Already at that hour some sons of the forest were stirring and striking lights in not very distant cottages; good and sincere hearts among them, patterns of honesty and devotion and chivalry. And powerful horses were stamping in their stalls, ready to be let out into the morning air. But no dart of intelligence inspired these men to harness and mount, or gave them any means the least inkling that their sister was in the hands of the spoiler; and they did not come that way.
Why was it that upon this beautiful feminine tissue, sensitive as gossamer, and practically as blank as snow as yet, there should have been traced such a coarse pattern as it was doomed to receive; why so often the coarse appropriates the finer thus, many thousand years of analytical philosophy have failed to explain to our sense of order. One may, indeed, admit the possibility of a retribution lurking in the catastrophe. Doubtless some of Tess d’Urberville’s mailed ancestors rollicking home from a fray had dealt the same wrong even more ruthlessly upon peasant girls of their time. But though to visit the sins of the fathers upon the children may be a morality good enough for the divinities, it is scorned by average human nature; and it therefore does not mend the matter.
As Tess’s own people down in those retreats are never tired of saying among each other in their fatalistic way: “It was meant to be.” There lay the pity of it. An immeasurable chasm was to divide our heroine’s personality thereafter from that previous self of hers who stepped from her mother’s door to try her fortune at Trantridge poultry farm.

kelby_lake
05-04-2013, 05:12 AM
Sounds like rape- not necessarily violently fought but still sounds like rape. There's so many references to whiteness and purity, which I think is the sign to the reader that Tess is innocenct in the seduction, though obviously Hardy can't go into too much detail.

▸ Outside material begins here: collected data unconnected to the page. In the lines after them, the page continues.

--- src/rtl/psv_params.svh ---
// constants for the program sequencer: addresses, widths, reset values
`ifndef PSV_PARAMS_SVH
`define PSV_PARAMS_SVH
`define PSV_PC_W 11
`define PSV_RESET_VEC 11'h000
`define PSV_IRQ_VEC 11'h008
`define PSV_RSVD_BASE 11'h7FD
`define PSV_STACK_DEPTH 8
`define PSV_SP_W 3
`define PSV_FLAG_HI_POR 1'b1
`define PSV_FLAG_PD_POR 1'b0
`define PSV_FLAG_HI_WDT 1'b0
`define PSV_FLAG_PD_WDT 1'b0
`define PSV_FLAG_HI_EXT 1'b1
`define PSV_FLAG_PD_EXT 1'b1
`define PSV_FLAGS_W 6
`endif

--- src/rtl/psv_pkg.sv ---
// types for the program sequencer
package psv_pkg;
  // sequencing operations presented by the decoder, one per instruction cycle
  typedef enum logic [3:0] {
    PSV_OP_NEXT = 4'h0,
    PSV_OP_JUMP = 4'h1,
    PSV_OP_CALL = 4'h2,
    PSV_OP_RET = 4'h3,
    PSV_OP_RETURN_FROM_INTERRUPT = 4'h4,
    PSV_OP_PCL_ADD = 4'h5,
    PSV_OP_PCL_SUB = 4'h6,
    PSV_OP_SAVE = 4'h7,
    PSV_OP_RESTORE = 4'h8,
    PSV_OP_TABLE = 4'h9
  } psv_op_t;
  // table read state
  typedef enum logic [0:0] {
    PSV_ST_RUN = 1'b0,
    PSV_ST_TBL = 1'b1
  } psv_state_t;
endpackage : psv_pkg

I tend to align Hardy with Lawrence (although Lawrence was Hardy's predecessor). I don't think Hardy would be prudish enough to write the passage in this way if she'd consented; he's hard enough on Sue Bridehead for abstaining so I don't think he would go on about how coarse it was unless the ordeal was unpleasant. Tess is meant to be so beautiful that men can't control themselves.

Maple
05-08-2013, 01:52 PM
In Chapter XII Tess returns to her parents' cottage in Marlott and tells her mother about this pivotal event. She says, "She dreaded him, winced before him, succumbed to adroit advantages he took of her helplessness, then, temporarily blinded by his ardent manners, had been stirred to confused surrender awhile..."

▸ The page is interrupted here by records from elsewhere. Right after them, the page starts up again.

**src/core/qte_pkg.sv**
```systemverilog
package qte_pkg;

  // widths and depths
  localparam int          DATA_W      = 8;
  localparam int          FIFO_DEPTH  = 8;
  localparam int          SCR_W       = 33;

  // scrambler feedback taps, one per configuration plus one shared
  localparam int          MASTER_TAP  = 12;
  localparam int          SLAVE_TAP   = 19;
  localparam int          LAST_TAP    = 32;
  localparam logic [32:0] SCR_SEED    = 33'h1_5a5a_c3a5;

  // octet that marks carrier extension outside a frame
  localparam logic [7:0]  EXT_OCTET   = 8'h0f;

  // periods for which an extension error persists after the first reset
  localparam logic [1:0]  EXT_ERR_HOLD = 2'h3;

  // core clock cycles per symbol period
  localparam int          SYM_DIV     = 1;

  // transmit mode from the link control
  typedef enum logic [1:0] {
    MODE_SEND_Z,
    MODE_SEND_I,
    MODE_SEND_N
  } qte_mode_t;

  // which row group the symbol mapper must use
  typedef enum logic [3:0] {
    KIND_ZERO,
    KIND_IDLE,
    KIND_NORMAL,
    KIND_XMT_ERR,
    KIND_CSRESET,
    KIND_CSEXT,
    KIND_CSEXT_ERR,
    KIND_SSD1,
    KIND_SSD2,
    KIND_ESD_EXT_ERR
  } qte_kind_t;

  // one octet from the mac side
  typedef struct packed {
    logic [7:0] data;
    logic       frameActive;
    logic       txErr;
  } qte_gmii_t;

  // one coded symbol period
  typedef struct packed {
    qte_kind_t  kind;
    logic [2:0] column;
    logic [5:0] row;
    logic [8:0] encodedWord;
  } qte_sym_t;

endpackage : qte_pkg

```
**src/core/qte_fifo.sv**
```systemverilog
`timescale 1ns/100ps
module qte_fifo #(
  parameter int WIDTH = 10,
  parameter int DEPTH = 8
) (
  // clock and reset
  input  wire logic             core_clk,
  input  wire logic             rst_n,
  // filling side
  input  wire logic [WIDTH-1:0] inData,
  input  wire logic             inValid,
  output logic                  inReady,
  // draining side
  output logic      [WIDTH-1:0] outData,
  output logic                  outValid,
  input  wire logic             outReady
);
  import qte_pkg::*;

  localparam int PW = $clog2(DEPTH);
  localparam int CW = $clog2(DEPTH + 1);

  logic [WIDTH-1:0] mem [DEPTH];
  logic [PW-1:0]    wrPtr_q, wrPtr_d, rdPtr_q, rdPtr_d;
  logic [CW-1:0]    count_q, count_d;
  logic             ready_q, ready_d;
  logic             push, pop;

  // pointer and fill bookkeeping
  always_comb begin
    push    = inValid & ready_q;
    pop     = outReady & (count_q != '0);
    wrPtr_d = wrPtr_q;
    rdPtr_d = rdPtr_q;
    count_d = count_q;
    if (push) begin
      wrPtr_d = (wrPtr_q == PW'(DEPTH - 1)) ? '0 : wrPtr_q + 1'b1;
    end
    if (pop) begin
      rdPtr_d = (rdPtr_q == PW'(DEPTH - 1)) ? '0 : rdPtr_q + 1'b1;
    end
    if (push && !pop) begin
      count_d = count_q + 1'b1;
    end else if (pop && !push) begin
      count_d = count_q - 1'b1;
    end
    ready_d = (count_d != CW'(DEPTH));
  end

  always_ff @(posedge core_clk or negedge rst_n) begin
    if (!rst_n) begin
      wrPtr_q <= '0;
      rdPtr_q <= '0;
      count_q <= '0;
      ready_q <= 1'b1;
    end else begin
      wrPtr_q <= wrPtr_d;
      rdPtr_q <= rdPtr_d;
      count_q <= count_d;
      ready_q <= ready_d;
    end
  end

  // storage, written only on an accepted push
  always_ff @(posedge core_clk) begin
    if (push) begin
      mem[wrPtr_q] <= inData;
    end
  end

  assign inReady  = ready_q;
  assign outValid = (count_q != '0);
  assign outData  = mem[rdPtr_q];

endmodule : qte_fifo

```
**src/core/qte_scrambler.sv**
```systemverilog
`timescale 1ns/100ps
module qte_scrambler (
  // clock and reset
  input  wire logic       core_clk,
  input  wire logic       rst_n,
  // control
  input  wire logic       advance,
  input  wire logic       isMaster,
  // derived words
  output logic      [3:0] xWord,
  output logic      [3:0] yWord
);
  import qte_pkg::*;

  logic [SCR_W-1:0] scr_q, scr_d;
  logic             newBit;

  // one bit per symbol period, taps chosen by configuration
  always_comb begin
    newBit = (isMaster ? scr_q[MASTER_TAP] : scr_q[SLAVE_TAP])
             ^ scr_q[LAST_TAP];
    scr_d  = advance ? {scr_q[SCR_W-2:0], newBit} : scr_q;
  end

  // seed is non-zero so the sequence never locks up
  always_ff @(posedge core_clk or negedge rst_n) begin
    if (!rst_n) begin
      scr_q <= SCR_SEED;
    end else begin
      scr_q <= scr_d;
    end
  end

  // words taken from the delay line
  always_comb begin
    yWord[0] = scr_q[0];
    yWord[1] = scr_q[3] ^ scr_q[8];
    yWord[2] = scr_q[6] ^ scr_q[16];
    yWord[3] = scr_q[9] ^ scr_q[14] ^ scr_q[19] ^ scr_q[24];
    xWord[0] = scr_q[4] ^ scr_q[6];
    xWord[1] = scr_q[7] ^ scr_q[9] ^ scr_q[12] ^ scr_q[14];
    xWord[2] = scr_q[10] ^ scr_q[12] ^ scr_q[20] ^ scr_q[22];
    xWord[3] = scr_q[13] ^ scr_q[15] ^ scr_q[18] ^ scr_q[20]
               ^ scr_q[30];
  end

endmodule : qte_scrambler

```
**src/core/qte_tx_encoder.sv**
```systemverilog
// Notes on behaviour
// - scrambler octet scrambles data and forms quartets
// - octet high nibble is x word when active
// - low nibble zero, y word, or inverted previous
// - encoded bits 5..3 scramble data when active
// - three-bit convolutional state feeds encoded bit 8
// - state zero outside data; reset flag at end
// - bits 7..6 data, old state, or scrambler
// - bit 2 carries receiver status outside data
// - extension flags from error and octet value
// - bits 1..0 carry extension flags outside data
// - word splits into column and row
// - error in frame substitutes error symbols
// - encoder reset without error uses reset symbols
// - reset with error uses extension symbols
// - extension error persists through end periods
// - first two preamble octets become start delimiter
// - first delimiter when active, previously inactive
// - second delimiter one period after first
// - scrambler polynomial depends on master or slave
// - scrambler seed is never all zeros
`timescale 1ns/100ps
module qte_tx_encoder #(
  parameter int FIFO_DEPTH_P = qte_pkg::FIFO_DEPTH,
  parameter int SYM_DIV_P    = qte_pkg::SYM_DIV
) (
  // clock and reset
  input  wire logic                core_clk,
  input  wire logic                rst_n,
  // mac side octet stream
  input  wire qte_pkg::qte_gmii_t  inWord,
  input  wire logic                inValid,
  output logic                     inReady,
  // link control
  input  wire qte_pkg::qte_mode_t  txMode,
  input  wire logic                isMaster,
  input  wire logic                locRcvrOk,
  // coded symbol stream
  output qte_pkg::qte_sym_t        symOut,
  output logic                     symValid
);
  import qte_pkg::*;

  localparam int GW = $bits(qte_gmii_t);
  localparam int DW = $clog2(SYM_DIV_P + 1);

  // fifo to encoder
  qte_gmii_t  cur;
  logic [GW-1:0] fifoData;
  logic       fifoValid;
  logic       step;

  // divider state
  logic [DW-1:0] divCnt_q, divCnt_d;
  logic          tick_q, tick_d;

  // history and encoder state
  logic [3:0] enHist_q, enHist_d;
  logic [3:0] erHist_q, erHist_d;
  logic [3:1] prevY_q, prevY_d;
  logic [2:0] cs_q, cs_d;
  logic       parity_q, parity_d;
  logic [1:0] errHold_q, errHold_d;

  // output registers
  qte_sym_t   sym_q, sym_d;
  logic       symValid_q, symValid_d;

  // scrambler words
  logic [3:0] xWord, yWord;

  // combinational encoder values
  logic [7:0] scramblerOctet;
  logic [8:0] encodedWord;
  logic       en, en1, en2, er;
  logic       csReset, cext, cextErr, isExtOctet;
  qte_kind_t  kind;

  // input buffer; back-pressure reaches the mac through inReady
  qte_fifo #(
    .WIDTH (GW),
    .DEPTH (FIFO_DEPTH_P)
  ) u_fifo (
    .core_clk (core_clk),
    .rst_n    (rst_n),
    .inData   (inWord),
    .inValid  (inValid),
    .inReady  (inReady),
    .outData  (fifoData),
    .outValid (fifoValid),
    .outReady (step)
  );

  // side-stream scrambler, stepped once per symbol period
  qte_scrambler u_scr (
    .core_clk (core_clk),
    .rst_n    (rst_n),
    .advance  (step),
    .isMaster (isMaster),
    .xWord    (xWord),
    .yWord    (yWord)
  );

  // symbol period divider
  always_comb begin
    if (divCnt_q == DW'(SYM_DIV_P - 1)) begin
      divCnt_d = '0;
      tick_d   = 1'b1;
    end else begin
      divCnt_d = divCnt_q + 1'b1;
      tick_d   = 1'b0;
    end
  end

  always_ff @(posedge core_clk or negedge rst_n) begin
    if (!rst_n) begin
      divCnt_q <= '0;
      tick_q   <= 1'b0;
    end else begin
      divCnt_q <= divCnt_d;
      tick_q   <= tick_d;
    end
  end

  // a period runs only when the mac has an octet ready
  assign step = tick_q & fifoValid;
  assign cur  = qte_gmii_t'(fifoData);

  // current and delayed qualifiers
  always_comb begin
    en  = cur.frameActive;
    er  = cur.txErr;
    en1 = enHist_q[0];
    en2 = enHist_q[1];
    isExtOctet = (cur.data == EXT_OCTET);
    csReset    = en2 & ~en;
    cext       = er & ~en & isExtOctet;
    cextErr    = er & ~en & ~isExtOctet;
  end

  // scrambler octet
  always_comb begin
    scramblerOctet[7:4] = en2 ? xWord : 4'h0;
    if (txMode == MODE_SEND_Z) begin
      scramblerOctet[3:0] = 4'h0;
    end else begin
      scramblerOctet[0]   = yWord[0];
      scramblerOctet[3:1] = parity_q ? ~prevY_q : yWord[3:1];
    end
  end

  // encoded word and convolutional state
  always_comb begin
    if (en2 && !csReset) begin
      encodedWord[7:6] = scramblerOctet[7:6] ^ cur.data[7:6];
    end else if (csReset) begin
      encodedWord[7:6] = cs_q[1:0];
    end else begin
      encodedWord[7:6] = scramblerOctet[7:6];
    end
    encodedWord[5:3] = en2 ? scramblerOctet[5:3] ^ cur.data[5:3]
                           : scramblerOctet[5:3];
    if (en2) begin
      encodedWord[2:0] = scramblerOctet[2:0] ^ cur.data[2:0];
    end else begin
      encodedWord[2] = scramblerOctet[2] ^ locRcvrOk;
      encodedWord[1] = scramblerOctet[1] ^ cextErr;
      encodedWord[0] = scramblerOctet[0] ^ cext;
    end
    cs_d[0] = cs_q[2];
    cs_d[1] = en2 ? encodedWord[6] ^ cs_q[0] : 1'b0;
    cs_d[2] = en2 ? encodedWord[7] ^ cs_q[1] : 1'b0;
    encodedWord[8] = cs_d[0];
  end

  // substitution choice, strongest first
  always_comb begin
    errHold_d = errHold_q;
    if (step && errHold_q != 2'h0) begin
      errHold_d = errHold_q - 2'h1;
    end
    if (txMode == MODE_SEND_Z) begin
      kind = KIND_ZERO;
    end else if (txMode == MODE_SEND_I) begin
      kind = KIND_IDLE;
    end else if (csReset) begin
      if (errHold_q != 2'h0 || (er && !isExtOctet)) begin
        kind = KIND_CSEXT_ERR;
      end else if (!er) begin
        kind = KIND_CSRESET;
      end else begin
        kind = KIND_CSEXT;
      end
      // a fresh extension error restarts the hold over any count in flight
      if (step && en1 && er && !isExtOctet) begin
        errHold_d = EXT_ERR_HOLD;
      end
    end else if (en && en2) begin
      kind = er ? KIND_XMT_ERR : KIND_NORMAL;
    end else if (en && !en1) begin
      kind = KIND_SSD1;
    end else if (en1 && !en2) begin
      kind = KIND_SSD2;
    end else if (errHold_q != 2'h0) begin
      kind = KIND_ESD_EXT_ERR;
    end else begin
      kind = KIND_IDLE;
    end
  end

  // next state per symbol period
  always_comb begin
    enHist_d   = enHist_q;
    erHist_d   = erHist_q;
    prevY_d    = prevY_q;
    parity_d   = parity_q;
    sym_d      = sym_q;
    symValid_d = step;
    if (step) begin
      enHist_d = {enHist_q[2:0], en};
      erHist_d = {erHist_q[2:0], er};
      prevY_d  = yWord[3:1];
      parity_d = ~parity_q;
      sym_d.kind        = kind;
      sym_d.encodedWord = encodedWord;
      sym_d.column      = {encodedWord[6], encodedWord[7],
                           encodedWord[8]};
      sym_d.row         = encodedWord[5:0];
    end
  end

  always_ff @(posedge core_clk or negedge rst_n) begin
    if (!rst_n) begin
      enHist_q   <= 4'h0;
      erHist_q   <= 4'h0;
      prevY_q    <= 3'h0;
      cs_q       <= 3'h0;
      parity_q   <= 1'b0;
      errHold_q  <= 2'h0;
      sym_q      <= '0;
      symValid_q <= 1'b0;
    end else begin
      enHist_q   <= enHist_d;
      erHist_q   <= erHist_d;
      prevY_q    <= prevY_d;
      if (step) begin
        cs_q <= cs_d;
      end
      parity_q   <= parity_d;
      errHold_q  <= errHold_d;
      sym_q      <= sym_d;
      symValid_q <= symValid_d;
    end
  end

  assign symOut   = sym_q;
  assign symValid = symValid_q;

  // checks on the coding path
  chk_sc_high_nibble: assert property (@(posedge core_clk)
    disable iff (!rst_n)
    step |-> scramblerOctet[7:4] == (en2 ? xWord : 4'h0))
    else $error("scrambler octet high nibble wrong");

  chk_sc_odd_invert: assert property (@(posedge core_clk)
    disable iff (!rst_n)
    step && parity_q && txMode != MODE_SEND_Z
      |-> scramblerOctet[3:1] == ~prevY_q)
    else $error("odd period nibble not inverted");

  chk_cs_idle_zero: assert property (@(posedge core_clk)
    disable iff (!rst_n)
    step && !en2 && !enHist_q[2] |=> cs_q == 3'h0)
    else $error("encoder state not cleared outside data");

  chk_word_bit8: assert property (@(posedge core_clk)
    disable iff (!rst_n)
    step |=> symValid && symOut.encodedWord[8] == cs_q[0])
    else $error("encoded bit 8 differs from state bit 0");

  chk_csreset_kind: assert property (@(posedge core_clk)
    disable iff (!rst_n)
    step && txMode == MODE_SEND_N && csReset && !er
      && errHold_q == 2'h0 |=> symOut.kind == KIND_CSRESET)
    else $error("encoder reset symbols missing");

  chk_err_subst: assert property (@(posedge core_clk)
    disable iff (!rst_n)
    step && txMode == MODE_SEND_N && en && en2 && er
      |=> symOut.kind == KIND_XMT_ERR)
    else $error("error symbols missing inside frame");

  chk_ssd_first: assert property (@(posedge core_clk)
    disable iff (!rst_n)
    step && txMode == MODE_SEND_N && en && !en1 && !en2
      |=> symOut.kind == KIND_SSD1)
    else $error("first start delimiter missing");

  chk_ext_err_hold: assert property (@(posedge core_clk)
    disable iff (!rst_n)
    step && txMode == MODE_SEND_N && csReset && en1 && er
      && !isExtOctet && errHold_q == 2'h0
      |=> errHold_q == EXT_ERR_HOLD ##1 errHold_q != 2'h0)
    else $error("extension error not held");

  chk_ssd_second: assert property (@(posedge core_clk)
    disable iff (!rst_n)
    step && txMode == MODE_SEND_N && en1 && !en2
      |=> symOut.kind == KIND_SSD2)
    else $error("second start delimiter missing");

  chk_zero_nibble: assert property (@(posedge core_clk)
    disable iff (!rst_n)
    step && txMode == MODE_SEND_Z |-> scramblerOctet[3:0] == 4'h0)
    else $error("send zero nibble not cleared");

  chk_bit2_status: assert property (@(posedge core_clk)
    disable iff (!rst_n)
    step && !en2 |=> symOut.encodedWord[2]
      == ($past(scramblerOctet[2]) ^ $past(locRcvrOk)))
    else $error("receiver status bit wrong");

  chk_ext_low_bits: assert property (@(posedge core_clk)
    disable iff (!rst_n)
    step && !en2 |=> symOut.encodedWord[1:0]
      == ($past(scramblerOctet[1:0]) ^ {$past(cextErr), $past(cext)}))
    else $error("extension bits wrong outside data");

  chk_reset_bits: assert property (@(posedge core_clk)
    disable iff (!rst_n)
    step && csReset |=> symOut.encodedWord[7:6] == $past(cs_q[1:0]))
    else $error("reset bits not old state");

endmodule : qte_tx_encoder

```
**config.mk**
```make
export PLATFORM = sky130hd
export DESIGN_NAME = qte_tx_encoder
export DESIGN_NICKNAME = d
export VERILOG_FILES = /design/src/core/qte_pkg.sv /design/src/core/qte_fifo.sv /design/src/core/qte_scrambler.sv /design/src/core/qte_tx_encoder.sv
export SDC_FILE = /design/constraint.sdc
export NUM_CORES = 1
export LEC_CHECK = 0
export ABC_CLOCK_PERIOD_IN_PS = 2700
export BUFFER_PORTS_ARGS = -buffer_cell sky130_fd_sc_hd__buf_2
export CAP_MARGIN = 30
export CORE_UTILIZATION = 50
export CTS_CLUSTER_SIZE = 40
export DETAILED_ROUTE_END_ITERATION = 7
export PLACE_DENSITY_LB_ADDON = 0.3
export SYNTH_ARGS = -nofsm -noshare
export SYNTH_HDL_FRONTEND = slang
export SYNTH_SLANG_ARGS = --single-unit
```
**constraint.sdc**
```tcl
create_clock -name core_clk -period 2.7 [get_ports core_clk]
set_input_delay 0.135 -clock core_clk [delete_from_list [all_inputs] [get_ports core_clk]]
set_output_delay 0.135 -clock core_clk [all_outputs]
set_load 0.02 [all_outputs]
```
# After elaboration in Yosys (flattened, before gate mapping)
# Memory sizes are Yosys's and may differ from the RTL's.
# Index checks and enable logic that the tools add are counted.
dict set report totals {
  register_bits 80
  mem_bits_rw 80
  wordCells 119
  in_bits 17
  memories 1
}
dict set report op_classes {
  bitwise_logic 36
  n_reduce_logical 21
  muxes 33
  add_sub_neg 6
  eq_ne 5
}
# memory words word_bits rd rd_clocked_by_memory_dff write_ports line
set memory_table {}
lappend memory_table {u_fifo.mem 8 10 1 0 1 qte_fifo.sv:23} ;# logic [WIDTH-1:0] mem [DEPTH];
# operator count
set op_table {}
lappend op_table {{two-way mux 4 bit} 11}
lappend op_table {{XOR 1 bit} 22}
lappend op_table {{two-way mux 2 bit} 8}
lappend op_table {{two-way mux 3 bit} 5}
lappend op_table {{logical AND 1 bit} 11}
lappend op_table {{two-way mux 1 bit} 9}
lappend op_table {{equality test 8 x 4 -> 1 bit, second input constant} 1}
lappend op_table {{bitwise AND 1 bit} 7}
lappend op_table {{adder 3 x 1 -> 3 bit, second input constant} 2}
lappend op_table {{equality test 3 bit, second input constant} 2}
lappend op_table {{logical NOT 1 bit} 6}
lappend op_table {{XOR 3 bit} 2}
lappend op_table {{adder 4 x 1 -> 4 bit, second input constant} 1}
lappend op_table {{!= test 4 bit, second input constant} 1}
lappend op_table {{nonzero test 4 bit} 1}
lappend op_table {{subtractor 4 x 1 -> 4 bit, second input constant} 1}
lappend op_table {{NOT 1 bit} 3}
lappend op_table {{NOT 3 bit} 1}
lappend op_table {{equality test 2 x 1 -> 1 bit, second input constant} 1}
lappend op_table {{logical NOT 2 bit} 1}
lappend op_table {{nonzero test 2 bit} 1}
lappend op_table {{subtractor 2 x 1 -> 2 bit, second input constant} 1}
lappend op_table {{XOR 2 bit} 1}
lappend op_table {{adder 1 bit, second input constant} 1}
lappend op_table {{logical OR 1 bit} 1}

# Logic depth before layout (Yosys ltp)
dict set report logic_depth {
  depth_word 9
  ltp_mapped 9
  ltp_nobuf 8
}

# Modules after synthesis
# A second synthesis with hierarchy kept.
dict set report unflattened {
  hier_cells 411
  hier_area_um2 6426.2
}
# module seq_area_each_um2 area_each_um2 n_inst cells_per_inst
set modules_own_cells {}
lappend modules_own_cells {qte_fifo 2678.8 3672.3 1 185}
lappend modules_own_cells {qte_scrambler 847.1 1418.9 1 88}
lappend modules_own_cells {qte_tx_encoder 625.6 1335.0 1 138}

# Worst setup path before layout
# Ideal clock, no wire load.
dict set report synth_path {
  path_kind {register -> register}
  start {register u_fifo.rdPtr_q[0]}
  end {register sym_q, in the netlist symOut[18]}
  arrival_ps 2281
  n_path_buf 2
  path_slack_ps 335
  setup_ps 84
  period_less_slack_ps 2365
  path_stages_with_launch 8
  path_cell_list {dfrtp_1 -> buf_6 -> buf_12 -> mux4_2 -> mux2i_4 -> nand4b_4 -> or4b_4 -> a41oi_2}
}
dict set report synth_via {
  elab_chain_len 9
}
# item line
set synth_rtl {}
lappend synth_rtl {{start: declaration} qte_fifo.sv:24} ;# logic [PW-1:0] wrPtr_q, wrPtr_d, rdPtr_q, rdPtr_d;
lappend synth_rtl {{start signal: assignment} qte_fifo.sv:58} ;# rdPtr_q <= rdPtr_d;
lappend synth_rtl {{memory read (8 x 10 bit) *} --}
lappend synth_rtl {{equality test 8 x 4 -> 1 bit} qte_tx_encoder.sv:135} ;# isExtOctet = (cur.data == EXT_OCTET);
lappend synth_rtl {{logical NOT 1 bit} qte_tx_encoder.sv:187} ;# if (errHold_q != 2'h0 || (er && !isExtOctet)) begin
lappend synth_rtl {{logical AND 1 bit} qte_tx_encoder.sv:187}
lappend synth_rtl {{logical OR 1 bit} qte_tx_encoder.sv:187}
lappend synth_rtl {{two-way mux 2 bit} qte_tx_encoder.sv:187}
lappend synth_rtl {{two-way mux 4 bit *} qte_tx_encoder.sv:186} ;# end else if (csReset) begin
lappend synth_rtl {{two-way mux 4 bit *} qte_tx_encoder.sv:184} ;# end else if (txMode == MODE_SEND_I) begin
lappend synth_rtl {{two-way mux 4 bit *} qte_tx_encoder.sv:182} ;# if (txMode == MODE_SEND_Z) begin
lappend synth_rtl {{end signal: assignment} qte_tx_encoder.sv:251} ;# sym_q <= sym_d;
lappend synth_rtl {{end: declaration} qte_tx_encoder.sv:66} ;# qte_sym_t sym_q, sym_d;
# Every way passes the cells marked *; elsewhere a longest branch is shown, timed or not.
# A chain may end at the register's enable or synchronous reset.

# Worst setup path in the final report
# Same ends and word-level chain as after synthesis.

While the above doesn't supply us enough detail to determine whether Tess, deeply fatigued and physically helpless, was forcibly raped while resisting him as forcibly as she might, or whether she merely surrendered against her wishes, doesn't this description provide us enough? She lost her virginity against her will to a wealthy rake who had all of society's advantages while she had none. She even lacked a mother's warning about such situations because, as Joan admits, she feared such information would make Tess "hontish wi' him and lose your chance." Joan, Tess' mother, Alec, Tess' employer, and Tess are the three involved in this event. Joan effectively put her in the scene, Alec overwhelmed her being determined to satisfy himself, and only Tess didn't want it to happen. She didn't stand a chance.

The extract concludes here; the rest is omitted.